# [EXERCISE DIRECTIONS]
The word "asynchronous" may appear in lines of the data; say how many such lines there are, with nothing beyond the number.

--- SOURCE MATERIAL ---

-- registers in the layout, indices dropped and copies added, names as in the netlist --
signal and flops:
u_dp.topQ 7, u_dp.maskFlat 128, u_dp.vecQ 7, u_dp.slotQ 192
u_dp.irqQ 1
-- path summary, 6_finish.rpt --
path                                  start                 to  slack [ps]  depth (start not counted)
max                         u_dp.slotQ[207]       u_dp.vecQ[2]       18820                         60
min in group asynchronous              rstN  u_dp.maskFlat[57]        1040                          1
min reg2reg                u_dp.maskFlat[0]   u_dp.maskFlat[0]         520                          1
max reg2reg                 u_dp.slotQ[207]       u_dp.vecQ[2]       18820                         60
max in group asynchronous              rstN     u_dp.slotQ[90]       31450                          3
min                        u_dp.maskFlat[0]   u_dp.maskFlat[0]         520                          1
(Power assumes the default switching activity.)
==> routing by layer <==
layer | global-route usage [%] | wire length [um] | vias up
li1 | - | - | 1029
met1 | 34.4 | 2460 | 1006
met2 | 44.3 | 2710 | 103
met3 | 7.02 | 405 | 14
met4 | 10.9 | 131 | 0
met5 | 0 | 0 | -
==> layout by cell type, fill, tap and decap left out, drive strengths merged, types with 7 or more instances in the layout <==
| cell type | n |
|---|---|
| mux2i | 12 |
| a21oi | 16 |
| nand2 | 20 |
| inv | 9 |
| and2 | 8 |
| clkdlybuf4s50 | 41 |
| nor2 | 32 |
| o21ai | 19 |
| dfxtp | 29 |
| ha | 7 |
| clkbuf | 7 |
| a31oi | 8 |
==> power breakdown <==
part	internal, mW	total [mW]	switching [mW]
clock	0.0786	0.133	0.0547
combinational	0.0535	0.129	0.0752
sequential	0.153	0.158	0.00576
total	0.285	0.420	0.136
**src/rtl/mbx_pkg.sv**
```systemverilog
package mbx_pkg;

    localparam int ADDR_W = 3;

    // register addresses, identical on both sides
    localparam logic [ADDR_W-1:0] RG_DATA = 3'd0;
    localparam logic [ADDR_W-1:0] RG_STAT = 3'd1;
    localparam logic [ADDR_W-1:0] RG_RDY  = 3'd2;
    localparam logic [ADDR_W-1:0] RG_VLD  = 3'd3;
    localparam logic [ADDR_W-1:0] RG_ACK  = 3'd4;
    localparam logic [ADDR_W-1:0] RG_IRQ  = 3'd5;
    localparam logic [ADDR_W-1:0] RG_ICLR = 3'd6;
    localparam logic [ADDR_W-1:0] RG_CNT  = 3'd7;

    // status bit positions
    localparam int SB_IN_IRQ   = 7;
    localparam int SB_IN_VLD   = 6;
    localparam int SB_OUT_RDY  = 5;
    localparam int SB_OUT_ACK  = 4;
    localparam int SB_OUT_OVR  = 3;
    localparam int SB_IN_DONE  = 2;
    localparam int SB_OUT_DONE = 1;
    localparam int SB_OUT_VLD  = 0;

    typedef enum logic [1:0] {
        CH_IDLE = 2'd0,
        CH_LEN  = 2'd1,
        CH_BODY = 2'd2,
        CH_DONE = 2'd3
    } ch_state_e;

endpackage

```
**src/rtl/mbx_chan.sv**
```systemverilog
module mbx_chan
    import mbx_pkg::*;
#(
    parameter int DW = 8
) (
    input  logic          clk,
    input  logic          rst,
    // sender side controls
    input  logic          snd_irq_set,
    input  logic          snd_data_wr,
    input  logic          snd_vld_wr,
    input  logic          snd_vld_lvl,
    input  logic [DW-1:0] snd_wdata,
    // receiver side controls
    input  logic          rcv_rdy_wr,
    input  logic          rcv_rdy_lvl,
    input  logic          rcv_ack_pls,
    input  logic          rcv_irq_clr,
    // state
    output logic [DW-1:0] latch_q,
    output logic          irq_q,
    output logic          rdy_q,
    output logic          vld_q,
    output logic          ack_q,
    output logic          ovr_q,
    output logic [DW-1:0] cnt_q,
    output logic          done
);

    localparam logic [DW-1:0] CNT_ONE = DW'(1);

    ch_state_e state_q, state_d;
    logic      accept;

    assign accept = rcv_ack_pls && vld_q;

    // state register
    always_ff @(posedge clk) begin
        if (rst) state_q <= CH_IDLE;
        else     state_q <= state_d;
    end

    // next state
    always_comb begin
        state_d = state_q;
        if (snd_irq_set) begin
            state_d = CH_LEN;                          // START
        end else begin
            unique case (state_q)
                CH_IDLE: state_d = CH_IDLE;
                CH_LEN: begin
                    if (accept) begin
                        if (latch_q == '0) state_d = CH_DONE;   // LEN_ZERO
                        else               state_d = CH_BODY;   // LEN_LOAD
                    end
                end
                CH_BODY: begin
                    if (accept && cnt_q == CNT_ONE) state_d = CH_DONE; // BODY_LAST
                end
                CH_DONE: state_d = CH_DONE;
                default: state_d = CH_IDLE;
            endcase
        end
    end

    // counter
    always_ff @(posedge clk) begin
        if (rst) begin
            cnt_q <= '0;
        end else if (snd_irq_set) begin
            cnt_q <= '0;
        end else if (accept) begin
            unique case (state_q)
                CH_LEN:  cnt_q <= latch_q;
                CH_BODY: cnt_q <= cnt_q - CNT_ONE;
                default: cnt_q <= cnt_q;
            endcase
        end
    end

    // data latch and overrun
    always_ff @(posedge clk) begin
        if (rst) begin
            latch_q <= '0;
            ovr_q   <= 1'b0;
        end else if (snd_data_wr) begin
            if (vld_q) ovr_q   <= 1'b1;
            else       latch_q <= snd_wdata;
        end
    end

    // interrupt request
    always_ff @(posedge clk) begin
        if (rst)              irq_q <= 1'b0;
        else if (snd_irq_set) irq_q <= 1'b1;
        else if (rcv_irq_clr) irq_q <= 1'b0;
    end

    // handshake flags
    always_ff @(posedge clk) begin
        if (rst) begin
            rdy_q <= 1'b0;
            vld_q <= 1'b0;
            ack_q <= 1'b0;
        end else begin
            if (accept)          rdy_q <= 1'b0;
            else if (rcv_rdy_wr) rdy_q <= rcv_rdy_lvl;

            if (snd_vld_wr) vld_q <= snd_vld_lvl;

            if (snd_vld_wr && !snd_vld_lvl) ack_q <= 1'b0;
            else if (accept)                ack_q <= 1'b1;
        end
    end

    // outputs
    always_comb begin
        done = 1'b0;
        unique case (state_q)
            CH_DONE: done = 1'b1;
            default: done = 1'b0;
        endcase
    end

endmodule

```
**src/rtl/mbx_port.sv**
```systemverilog
module mbx_port
    import mbx_pkg::*;
#(
    parameter int DW = 8
) (
    input  logic              wr,
    input  logic              rd,
    input  logic [ADDR_W-1:0] addr,
    input  logic [DW-1:0]     wdata,
    output logic [DW-1:0]     rdata,
    // strobes toward the outbound channel
    output logic              out_irq_set,
    output logic              out_data_wr,
    output logic              out_vld_wr,
    // strobes toward the inbound channel
    output logic              in_rdy_wr,
    output logic              in_ack_pls,
    output logic              in_irq_clr,
    // state of the outbound channel
    input  logic              out_rdy,
    input  logic              out_vld,
    input  logic              out_ack,
    input  logic              out_ovr,
    input  logic              out_done,
    // state of the inbound channel
    input  logic [DW-1:0]     in_latch,
    input  logic              in_irq,
    input  logic              in_vld,
    input  logic              in_done,
    input  logic [DW-1:0]     in_cnt
);

    logic [DW-1:0] stat;

    // write decode
    always_comb begin
        out_irq_set = 1'b0;
        out_data_wr = 1'b0;
        out_vld_wr  = 1'b0;
        in_rdy_wr   = 1'b0;
        in_ack_pls  = 1'b0;
        in_irq_clr  = 1'b0;
        if (wr) begin
            unique case (addr)
                RG_DATA: out_data_wr = 1'b1;
                RG_RDY:  in_rdy_wr   = 1'b1;
                RG_VLD:  out_vld_wr  = 1'b1;
                RG_ACK:  in_ack_pls  = 1'b1;
                RG_IRQ:  out_irq_set = wdata[0];
                RG_ICLR: in_irq_clr  = !wdata[0];
                default: ;
            endcase
        end
    end

    // status word
    always_comb begin
        stat              = '0;
        stat[SB_IN_IRQ]   = in_irq;
        stat[SB_IN_VLD]   = in_vld;
        stat[SB_OUT_RDY]  = out_rdy;
        stat[SB_OUT_ACK]  = out_ack;
        stat[SB_OUT_OVR]  = out_ovr;
        stat[SB_IN_DONE]  = in_done;
        stat[SB_OUT_DONE] = out_done;
        stat[SB_OUT_VLD]  = out_vld;
    end

    // read mux
    always_comb begin
        rdata = '0;
        if (rd) begin
            unique case (addr)
                RG_DATA: rdata = in_latch;
                RG_STAT: rdata = stat;
                RG_CNT:  rdata = in_cnt;
                default: rdata = '0;
            endcase
        end
    end

endmodule

```
**src/rtl/mbx_top.sv**
```systemverilog
module mbx_top
    import mbx_pkg::*;
#(
    parameter int DW = 8
) (
    input  logic              clk,
    input  logic              rst,
    input  logic              a_wr,
    input  logic              a_rd,
    input  logic [ADDR_W-1:0] a_addr,
    input  logic [DW-1:0]     a_wdata,
    output logic [DW-1:0]     a_rdata,
    output logic              a_irq,
    input  logic              b_wr,
    input  logic              b_rd,
    input  logic [ADDR_W-1:0] b_addr,
    input  logic [DW-1:0]     b_wdata,
    output logic [DW-1:0]     b_rdata,
    output logic              b_irq
);

    localparam int NS = 2;   // side 0 = A, side 1 = B; channel k sends from side k

    logic [NS-1:0]              wr_s, rd_s;
    logic [NS-1:0][ADDR_W-1:0]  addr_s;
    logic [NS-1:0][DW-1:0]      wdata_s, rdata_s;

    logic [NS-1:0]              irq_set_s, data_wr_s, vld_wr_s;
    logic [NS-1:0]              rdy_wr_s, ack_pls_s, irq_clr_s;
    logic [NS-1:0][DW-1:0]      latch_q, cnt_q;
    logic [NS-1:0]              irq_q, rdy_q, vld_q, ack_q, ovr_q, done_s;

    assign wr_s    = {b_wr, a_wr};
    assign rd_s    = {b_rd, a_rd};
    assign addr_s  = {b_addr, a_addr};
    assign wdata_s = {b_wdata, a_wdata};
    assign a_rdata = rdata_s[0];
    assign b_rdata = rdata_s[1];
    assign a_irq   = irq_q[1];
    assign b_irq   = irq_q[0];

    for (genvar k = 0; k < NS; k++) begin : g_side
        localparam int PEER = NS - 1 - k;

        mbx_chan #(.DW(DW)) u_chan (
            .clk         (clk),
            .rst         (rst),
            .snd_irq_set (irq_set_s[k]),
            .snd_data_wr (data_wr_s[k]),
            .snd_vld_wr  (vld_wr_s[k]),
            .snd_vld_lvl (wdata_s[k][0]),
            .snd_wdata   (wdata_s[k]),
            .rcv_rdy_wr  (rdy_wr_s[k]),
            .rcv_rdy_lvl (wdata_s[PEER][0]),
            .rcv_ack_pls (ack_pls_s[k]),
            .rcv_irq_clr (irq_clr_s[k]),
            .latch_q     (latch_q[k]),
            .irq_q       (irq_q[k]),
            .rdy_q       (rdy_q[k]),
            .vld_q       (vld_q[k]),
            .ack_q       (ack_q[k]),
            .ovr_q       (ovr_q[k]),
            .cnt_q       (cnt_q[k]),
            .done        (done_s[k])
        );

        mbx_port #(.DW(DW)) u_port (
            .wr          (wr_s[k]),
            .rd          (rd_s[k]),
            .addr        (addr_s[k]),
            .wdata       (wdata_s[k]),
            .rdata       (rdata_s[k]),
            .out_irq_set (irq_set_s[k]),
            .out_data_wr (data_wr_s[k]),
            .out_vld_wr  (vld_wr_s[k]),
            .in_rdy_wr   (rdy_wr_s[PEER]),
            .in_ack_pls  (ack_pls_s[PEER]),
            .in_irq_clr  (irq_clr_s[PEER]),
            .out_rdy     (rdy_q[k]),
            .out_vld     (vld_q[k]),
            .out_ack     (ack_q[k]),
            .out_ovr     (ovr_q[k]),
            .out_done    (done_s[k]),
            .in_latch    (latch_q[PEER]),
            .in_irq      (irq_q[PEER]),
            .in_vld      (vld_q[PEER]),
            .in_done     (done_s[PEER]),
            .in_cnt      (cnt_q[PEER])
        );
    end

endmodule

```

---

# [EXERCISE SOLUTION]
2